John got up suddenly. “Come! Have you seen my new boat and Jaguar?” He started walking to the door that opened into his garage. I followed him to the darkness of the garage as he fumbled for the light switch.
Light came on. A huge 20-foot fishing boat, seemingly occupying the entire garage, flashed into my visual perception. I’m not boat guy; but this machine looked awesome.
“It fits just right; just an inch from the garage door” John said priding himself in his new acquisition. “I calculated all the measurements perfectly so I can bring it into the garage. I have a trick to park it perfectly”. A big void in his life seemed to have been filled by this boat.

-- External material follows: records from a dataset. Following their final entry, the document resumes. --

==> design/flow/design.v <==
module transmitter #(
    parameter clk_freq = 100000000,
    parameter baud_rate = 9600
)(
    input clk,
    input reset,
    input [7:0] data,
    input transmit,
    output reg txd,
    output reg busy
);
    localparam div_val = clk_freq / baud_rate;
    reg [3:0] bit_cnt;
    reg [15:0] baud_cnt;
    reg [9:0] shift_reg;
    reg state;
    always @(posedge clk) begin
        if (reset) begin
            state <= 0;
            baud_cnt <= 0;
            bit_cnt <= 0;
            txd <= 1;
            busy <= 0;
            shift_reg <= 10'h3ff;
        end else begin
            case (state)
                0: begin 
                    txd <= 1;
                    busy <= 0;
                    if (transmit) begin
                        shift_reg <= {1'b1, data, 1'b0}; 
                        state <= 1;
                        busy <= 1;
                        baud_cnt <= 0;
                        bit_cnt <= 0;
                    end
                end
                1: begin 
                      txd <= shift_reg[0];
                    if (baud_cnt >= div_val - 1) begin
                      baud_cnt <= 0;
                        if (bit_cnt == 9) begin
                            state <= 0;
                        end else begin
                            shift_reg <= {1'b1, shift_reg[9:1]};
                            bit_cnt <= bit_cnt + 1;
                        end
                    end else begin
                        baud_cnt <= baud_cnt + 1;
                    end
                end
            endcase
        end
    end
endmodule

“And here’s my red Jaguar” John said excitedly. He squeezed his way across the 2-car garage through a delicate cranny spared by the big boat. I followed his lead to the red Jag.
A real beauty she was!
“My friend sold it to me. I had just enough cash to buy it. It was a steal. White leather seats and all…” he beamed. He invited me to sit and feel the car. This was my first feel for a Jag and I found great happiness in John’s own happiness as I caressed the car in appreciation of Jag engineering and aesthetics.
“I don’t go out much. Every weekend I sit in the car, start it and let the engine run for a few minutes” he said as the child in the 84-year old came out gushing.
I had spent almost and hour with John.
“Thanks a lot John. I had a really good time. I need to be going” I said. “Let’s get some lunch one of these days. There’s a nice Indian restaurant in the Town Center” I suggested.
“Of course! Thanks for coming by. Come by again.” waved John.
I’ve learned to listen for the silence of loneliness in those I encounter in my life.
P.S: This blog post is based on true incidents experienced by the author.
Whitney Houston once said “Loneliness comes with life”. Oh yeah!
A Harvard study titled “Loneliness in America: How the Pandemic Has Deepened an Epidemic of Loneliness and What We Can Do About It” lays out the seriousness and extent of loneliness.
36% of American adult respondents (comprising 61% of young people aged 18-25 and 51% of mothers with young children) reported serious loneliness.
43% of young adults reported increases in loneliness since the outbreak of the pandemic. About half of lonely young adults in our survey reported that no one in the past few weeks had “taken more than just a few minutes” to ask how they are doing in a way that made them feel like the person “genuinely cared.”